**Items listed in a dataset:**

From an optimization exercise on the open Yosys and OpenROAD flow, aimed at small area, a short achievable clock period and few clock cycles per item; shortcuts taken in it are not production practice. No functional check of the RTL was part of any run shown here.

## flow/design.v (module list and top-level ports; edited modules follow where they fit)
// module fp_mul_pipe: 2037 lines
// module fp_fa: 4 lines
// module fp_ha: 4 lines
module fp_mul_pipe
#(
  parameter int EXP_W = 8,
  parameter int MAN_W = 23,
  localparam int W = 1 + EXP_W + MAN_W
) (
  input  logic         clk,
  input  logic         reset,
  input  logic         in_valid,
  output logic         in_ready,
  input  logic         rnd_mode,
  input  logic [W-1:0] a,
  input  logic [W-1:0] b,
  output logic         out_valid,
  input  logic         out_ready,
  output logic [W-1:0] c,
  output logic         ovf,
  output logic         unf,
  output logic         inv
);
  // ...
==> flow/run.sh <==
#!/bin/bash
# synth_recipe.tcl (not shown) runs the flow's synth.tcl, then flattens the netlist and writes it again
# the make line also repeats each setting of config.mk as NAME=value (left out here)
make -C /OpenROAD-flow-scripts/flow DESIGN_CONFIG=/design/flow/config.mk WORK_HOME=/design/flow/orfs CLKGATE_MAP_FILE= SYNTH_SCRIPT=/design/flow/synth_recipe.tcl finish
==> flow/config.mk <==
export PLATFORM = sky130hd
export DESIGN_NAME = fp_mul_pipe
export DESIGN_NICKNAME = fp_mul_pipe
export VERILOG_FILES = /design/flow/design.v
export SDC_FILE = /design/flow/constraint.sdc
export NUM_CORES = 4
export LEC_CHECK = 0
export ABC_AREA = 1
export CAP_MARGIN = 20
export CORE_MARGIN = 2
export CORE_UTILIZATION = 40
export SETUP_SLACK_MARGIN = 4
export SLEW_MARGIN = 20
export SYNTH_HIERARCHICAL = 1
export SYNTH_MINIMUM_KEEP_SIZE = 0
==> flow/constraint.sdc <==
create_clock -name core_clock -period 8.5 [get_ports {clk}]
set_input_delay 1.7000 -clock core_clock [delete_from_list [all_inputs] [get_ports {clk}]]
set_output_delay 1.7000 -clock core_clock [all_outputs]
set_load 0.01 [all_outputs]
Source: an optimization exercise on an open RTL-to-GDS flow (aim: small area, a short achievable clock period and few clock cycles). Production flows keep margins and buffers that such runs may drop. RTL that was checked went through simulation tests only; none was proved equivalent to the original. Power is estimated from default activity; no workload was simulated. The flow treats the clock pin as an ideal source, which a real chip does not have.

Setup of oak:
Design egress_stamper, start of the top module:
module egress_stamper #(
    parameter int PACKET_XFER_LEN = egress_stamper_pkg::PACKET_XFER_LEN,
    parameter int MAX_WORDS       = 64
) (
    input  logic                       clk,
    input  logic                       reset,
    input  logic                       in_valid,
    input  logic                       in_sop,
    input  logic [PACKET_XFER_LEN-1:0] in_data,
    output logic                       in_ready,
    input  logic [31:0]                counter,
    input  logic                       egress_full,
    output logic                       out_write_en,
    output logic [PACKET_XFER_LEN-1:0] out_data,
    output logic                       busy,
    output logic                       drop_pulse,
    output logic [15:0]                drop_count
);
    localparam int L = egress_stamper_pkg::RING_SLOTS;
    function automatic logic [5:0] inc_slot(input logic [5:0] s);
        inc_slot = (s == 6'(L - 1)) ? 6'd0 : s + 6'd1;
    endfunction
    function automatic logic [15:0] sat_add16(input logic [15:0] a, input logic [1:0] inc);
        logic [16:0] s;
        s = {1'b0, a} + {15'b0, inc};
        sat_add16 = s[16] ? 16'hFFFF : s[15:0];
    endfunction
    logic [5:0] ph, rs, rs2;       
    logic       collecting;        
    logic [5:0] cs;                
    logic [5:0] wrem;              
    logic [5:0] tail;              
    logic [5:0] nh;                
    logic [3:0] npk;               
    logic [5:0] bleft;             
    logic [2:0] bidx;              
    logic       ef_q;              
    logic       dvalid;
    logic [5:0] dstart, dend;
    logic [PACKET_XFER_LEN-1:0] tap;
    logic bl_nz, bl_gt1, bl_one, npk_nz, npk_gt1, last_w;
    logic dead_at_nh, skip, hdr_at, rs_eq_nh, rs_eq_cs, rs_eq_tail, rs_eq_dend;
    logic sel_tap_b, sel_ctr_b;
    assign bl_nz      = (bleft != 6'd0);
    assign bl_gt1     = (bleft[5:1] != 5'd0);
    assign bl_one     = (bleft == 6'd1);
    assign npk_nz     = (npk != 4'd0);
  ...
Size: roughly 2700 cells after synthesis, about 2100 flip-flops, roughly 47000 µm² of cells after synthesis.
==> flow/config.mk <==
export PLATFORM = sky130hd
export DESIGN_NAME = egress_stamper
export DESIGN_NICKNAME = egress_stamper
export VERILOG_FILES = /design/flow/design.v
export SDC_FILE = /design/flow/constraint.sdc
export NUM_CORES = 4
export LEC_CHECK = 0
export CAP_MARGIN = 20
export CORE_MARGIN = 2
export CORE_UTILIZATION = 40
export SLEW_MARGIN = 20
==> flow/constraint.sdc <==
create_clock -name core_clock -period 4.0 [get_ports {clk}]
set_input_delay 0.8000 -clock core_clock [delete_from_list [all_inputs] [get_ports {clk}]]
set_output_delay 0.8000 -clock core_clock [all_outputs]
set_load 0.01 [all_outputs]
run.sh (not shown) runs the stock make flow with config.mk's settings and CLKGATE_MAP_FILE= SYNTH_SCRIPT=/design/flow/synth_recipe.tcl, a recipe that flattens the netlist after the stock synthesis.
## Diff of input files: pine against oak
--- a/flow/config.mk
+++ b/flow/config.mk
@@ -7,0 +8 @@
+export ABC_CLOCK_PERIOD_IN_PS = 1800
@@ -10,0 +12 @@
+export SETUP_SLACK_MARGIN = 2.0
Results
Run comparison: oak endpoint of the most critical setup path in_ready; pine endpoint of the most critical setup path npk[3]$_SDFF_PP0_. Taking oak as the reference, in pine final area now larger, timing-limited maximum frequency now larger. Re placer congestion estimate: oak was higher than pine.
No functional check of the RTL was part of any run of this note.
Source: an optimization exercise on an open RTL-to-GDS flow (aim: a short achievable clock period and few clock cycles per item). Production flows keep margins and buffers that such runs may drop.
In this exercise RTL edits were held to simulation tests only and were not proved equivalent to the original.
Power and IR drop assume default switching activity.

$ cat flow/run.sh
#!/bin/bash
# The standard layout (standard.sh, the standard flow's own ORFS flow) with three changes:
# the port buffers are regular buffers instead of the delay buffers that
# buffer_ports picks by default, timing repair may resize a cell to any drive
# strength (not only to cells of the same footprint), and antenna repair after
# detailed routing may take up to 10 rounds instead of 5.
set -euo pipefail
bash standard.sh MATCH_CELL_FOOTPRINT=0 \
  "BUFFER_PORTS_ARGS=-buffer_cell sky130_fd_sc_hd__buf_4" \
  MAX_REPAIR_ANTENNAS_ITER_DRT=10 \
  finish > standard_make.log 2>&1
$ cat standard.sh
#!/bin/bash
# synth_recipe.tcl (not shown) runs the flow's synth.tcl, then flattens the netlist and writes it again
# the make line also repeats each setting of config.mk as NAME=value (left out here)
make -C /OpenROAD-flow-scripts/flow DESIGN_CONFIG=/design/flow/config.mk WORK_HOME=/design/flow/orfs CLKGATE_MAP_FILE= SYNTH_SCRIPT=/design/flow/synth_recipe.tcl "${@:-finish}"
$ cat config.mk
export PLATFORM = sky130hd
export DESIGN_NAME = cache_top
export DESIGN_NICKNAME = cache_top
export VERILOG_FILES = /design/flow/design.v
export SDC_FILE = /design/flow/constraint.sdc
export NUM_CORES = 8
export LEC_CHECK = 0
export ABC_CLOCK_PERIOD_IN_PS = 2500
export CAP_MARGIN = 30
export CELL_PAD_IN_SITES_DETAIL_PLACEMENT = 1
export CORE_MARGIN = 2
export CORE_UTILIZATION = 46
export CTS_CLUSTER_DIAMETER = 80
export CTS_CLUSTER_SIZE = 30
export PLACE_DENSITY = 0.52
export SETUP_SLACK_MARGIN = 3.5
export SLEW_MARGIN = 40
export TNS_END_PERCENT = 10
$ cat constraint.sdc
create_clock -name core_clock -period 6.0 [get_ports {clk}]
set_input_delay 1.2000 -clock core_clock [delete_from_list [all_inputs] [get_ports {clk}]]
set_output_delay 1.2000 -clock core_clock [all_outputs]
set_load 0.01 [all_outputs]
Source: an optimization exercise on an open RTL-to-GDS flow (aim: small area, a short achievable clock period and few clock cycles per item). Production flows keep margins and buffers that such runs may drop. In this exercise RTL edits were held to simulation tests only and were not proved equivalent to the original.

==> inputs of build 50 <==
==> flow/design.v <==
module muldiv_seq #(
  parameter int W  = 64,
  parameter int CW = 7
) (
  input  logic         clk,
  input  logic         rst,
  input  logic         start,
  input  logic         op_div,
  input  logic         op_signed,
  input  logic         op_dword,
  input  logic [W-1:0] rs,
  input  logic [W-1:0] rt,
  input  logic         rd_hilo,
  input  logic         wr_hi,
  input  logic         wr_lo,
  input  logic [W-1:0] wdata,
  input  logic         kill,
  output logic         busy,
  output logic         done,
  output logic         stall,
  output logic [W-1:0] hi,
  output logic [W-1:0] lo
);
  typedef enum logic [2:0] {IDLE, MUL, NORM, DIV, FIX} state_t;
  state_t        state, nstate;
  logic [4:0]    cnt;
  logic          div_r, dw_r, neg_lo, neg_hi;
  logic [64:0]   a_r;         
  logic [63:0]   b_r;         
  logic          bprev_r;     
  logic          corr_r;      
  logic [66:0]   s_r, c_r;    
  logic [1:0]    cin_r;       
  logic [63:0]   pl_r;        
  logic        sa_in, sb_in;
  logic [64:0] xa_in;
  logic [63:0] ma_in, xb_in, mb_in;
  always_comb begin
    sa_in  = op_signed && (op_dword ? rs[63] : rs[31]);
    sb_in  = op_signed && (op_dword ? rt[63] : rt[31]);
    xa_in  = op_dword ? {sa_in, rs} : {{33{sa_in}}, rs[31:0]};
    xb_in  = op_dword ? rt : {{32{sb_in}}, rt[31:0]};
    ma_in  = sa_in ? (~xa_in[63:0] + 64'd1) : xa_in[63:0];
    mb_in  = (sb_in && op_div) ? (~xb_in + 64'd1) : xb_in;
  end
  function automatic logic [149:0] csa(input logic [74:0] x, input logic [74:0] y,
                                       input logic [74:0] z);
    logic [74:0] m;
    m   = (x & y) | (x & z) | (y & z);
    csa = {x ^ y ^ z, m[73:0], 1'b0};
  endfunction
  logic [8:0]  bb;
  logic [3:0]  bneg, bone, btwo;
  logic [65:0] by [4];
  logic [74:0] rw [4];
  logic [74:0] t1s, t1c, t2s, t2c, t3s_m, t3c_m, ms, mc;
  logic [6:0]  nvec;
  logic [9:0]  mlow;
  always_comb begin
    bb = {b_r[7:0], bprev_r};
    for (int i = 0; i < 4; i++) begin
      bneg[i] = bb[2*i+2];
      bone[i] = bb[2*i+1] ^ bb[2*i];
      btwo[i] = (bb[2*i+2] & ~bb[2*i+1] & ~bb[2*i]) | (~bb[2*i+2] & bb[2*i+1] & bb[2*i]);
      by[i]   = ({66{bone[i]}} & {a_r[64], a_r}) | ({66{btwo[i]}} & {a_r, 1'b0});
      by[i]   = by[i] ^ {66{bneg[i]}};
      rw[i]   = {8'd0, ~by[i][65], by[i]} << (2 * i);
    end
    nvec = {bneg[3], 1'b0, bneg[2], 1'b0, bneg[1], 1'b0, bneg[0]};
    {t1s, t1c}     = csa({8'd0, s_r}, {8'd0, c_r}, rw[0]);
    {t2s, t2c}     = csa(rw[1], rw[2], rw[3]);
    {t3s_m, t3c_m} = csa(t1s, t1c, t2s);
    {ms, mc}       = csa(t3s_m, t3c_m, t2c);
    mlow = {2'b0, ms[7:0]} + {2'b0, mc[7:0]} + {3'b0, nvec} + {8'd0, cin_r};
  end
  logic [6:0]  lza, lzb, kdiff;
  logic [63:0] smear;
  logic        a_lt_b, b_zero;
  logic [63:0] d_al;
  logic [66:0] r1, r2, r3, t3s, t3c, x3, y3, z3, m3;
  logic [1:0]  qd;
  logic [63:0] rem_n;
  function automatic logic [6:0] lzc64(input logic [63:0] v);
    lzc64 = 7'd64;
    for (int i = 0; i < 64; i++)
      if (v[i]) lzc64 = 7'(63 - i);
  endfunction
  always_comb begin
    lza    = lzc64(s_r[63:0]);
    lzb    = lzc64(b_r);
    kdiff  = lzb - lza;                     
    for (int i = 63; i >= 0; i--)
      smear[i] = (i == 63) ? s_r[63] : (smear[i+1] | s_r[i]);
    a_lt_b = |(b_r & ~smear);               
    b_zero = (b_r == 64'd0);
    d_al   = b_r << {kdiff[5:1], 1'b0};
    r1 = {3'b0, s_r[63:0]} - {3'b0, b_r};
    r2 = {3'b0, s_r[63:0]} - {2'b0, b_r, 1'b0};
    x3 = {3'b0, s_r[63:0]};
    y3 = ~{2'b0, b_r, 1'b0};
    z3 = ~{3'b0, b_r};
    t3s = x3 ^ y3 ^ z3;
    m3  = (x3 & y3) | (x3 & z3) | (y3 & z3);
    t3c = {m3[65:0], 1'b1};
    r3 = t3s + t3c + 67'd1;
    if (!r3[66])      begin qd = 2'd3; rem_n = r3[63:0]; end
    else if (!r2[66]) begin qd = 2'd2; rem_n = r2[63:0]; end
    else if (!r1[66]) begin qd = 2'd1; rem_n = r1[63:0]; end
    else              begin qd = 2'd0; rem_n = s_r[63:0]; end
  end
  localparam logic [63:0] KBIAS = 64'hAAAA_AAAA_AAAA_AAAC;
  logic [63:0] f1, f2, f3, f4, g1s, g1c, g1m, g2s, g2c, g2m, fsum, q_n, res_hi, res_lo;
  always_comb begin
    f1  = div_r ? (s_r[63:0] ^ {64{neg_hi}}) : s_r[63:0];
    f2  = div_r ? 64'd0 : c_r[63:0];
    f3  = (!div_r && corr_r) ? a_r[63:0] : 64'd0;
    f4  = (!div_r && dw_r) ? KBIAS : 64'd0;
    g1s = f1 ^ f2 ^ f3;
    g1m = (f1 & f2) | (f1 & f3) | (f2 & f3);
    g1c = {g1m[62:0], div_r ? neg_hi : cin_r[1]};
    g2s = g1s ^ g1c ^ f4;
    g2m = (g1s & g1c) | (g1s & f4) | (g1c & f4);
    g2c = {g2m[62:0], !div_r && cin_r[0]};
    fsum = g2s + g2c;
    q_n  = neg_lo ? (~pl_r + 64'd1) : pl_r;
    if (!div_r) begin
      res_lo = dw_r ? pl_r : {{32{pl_r[63]}}, pl_r[63:32]};
      res_hi = dw_r ? fsum : {{32{fsum[31]}}, fsum[31:0]};
    end else begin
      res_lo = (state == NORM && b_zero) ? 64'hFFFF_FFFF_FFFF_FFFF :
               dw_r ? q_n : {{32{q_n[31]}}, q_n[31:0]};
      res_hi = dw_r ? fsum : {{32{fsum[31]}}, fsum[31:0]};
    end
  end
  logic fin;
  always_comb begin
    fin = (state == FIX) || ((state == NORM) && (b_zero || a_lt_b));
    nstate = state;
    case (state)
      IDLE: if (start) begin if (op_div) nstate = NORM; else nstate = MUL; end
      MUL:  if (cnt == 5'd0) nstate = FIX;
      NORM: if (b_zero || a_lt_b) nstate = IDLE; else nstate = DIV;
      DIV:  if (cnt == 5'd0) nstate = FIX;
      FIX:  nstate = IDLE;
      default: nstate = IDLE;
    endcase
    if (kill) nstate = IDLE;
    busy  = (state != IDLE);
    done  = fin && !kill;
    stall = busy && (start || rd_hilo || wr_hi || wr_lo);
  end
  always_ff @(posedge clk) begin
    if (rst) state <= IDLE;
    else     state <= nstate;
  end
  always_ff @(posedge clk) begin
    case (state)
      IDLE: begin
        div_r  <= op_div;
        dw_r   <= op_dword;
        neg_lo <= sa_in ^ sb_in;
        neg_hi <= sa_in;
        a_r    <= xa_in;
        b_r    <= mb_in;
        bprev_r <= 1'b0;
        corr_r <= !op_signed && (op_dword ? rt[63] : rt[31]);
        s_r    <= op_div ? {3'b0, ma_in} : 67'd0;
        c_r    <= 67'd0;
        cin_r  <= 2'd0;
        pl_r   <= 64'd0;
        cnt    <= op_dword ? 5'd7 : 5'd3;
      end
      MUL: begin
        s_r   <= ms[74:8];
        c_r   <= mc[74:8];
        cin_r <= mlow[9:8];
        pl_r  <= {mlow[7:0], pl_r[63:8]};
        b_r   <= {8'd0, b_r[63:8]};
        bprev_r <= b_r[7];
        cnt   <= cnt - 5'd1;
      end
      NORM: begin
        b_r  <= d_al;
        cnt  <= kdiff[5:1];
      end
      DIV: begin
        s_r  <= {3'b0, rem_n};
        pl_r <= {pl_r[61:0], qd};
        b_r  <= {2'b0, b_r[63:2]};
        cnt  <= cnt - 5'd1;
      end
      default: ;
    endcase
  end
  always_ff @(posedge clk) begin
    if (rst) begin
      hi <= '0;
      lo <= '0;
    end else if (fin && !kill) begin
      hi <= res_hi;
      lo <= res_lo;
    end else if (state == IDLE) begin
      if (wr_hi) hi <= wdata;
      if (wr_lo) lo <= wdata;
    end
  end
endmodule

**What is being asked:** Go through the entries above and pull out each line with "kill" in it.

**Solution to this problem:**
  input  logic         kill,
    if (kill) nstate = IDLE;
    done  = fin && !kill;
    end else if (fin && !kill) begin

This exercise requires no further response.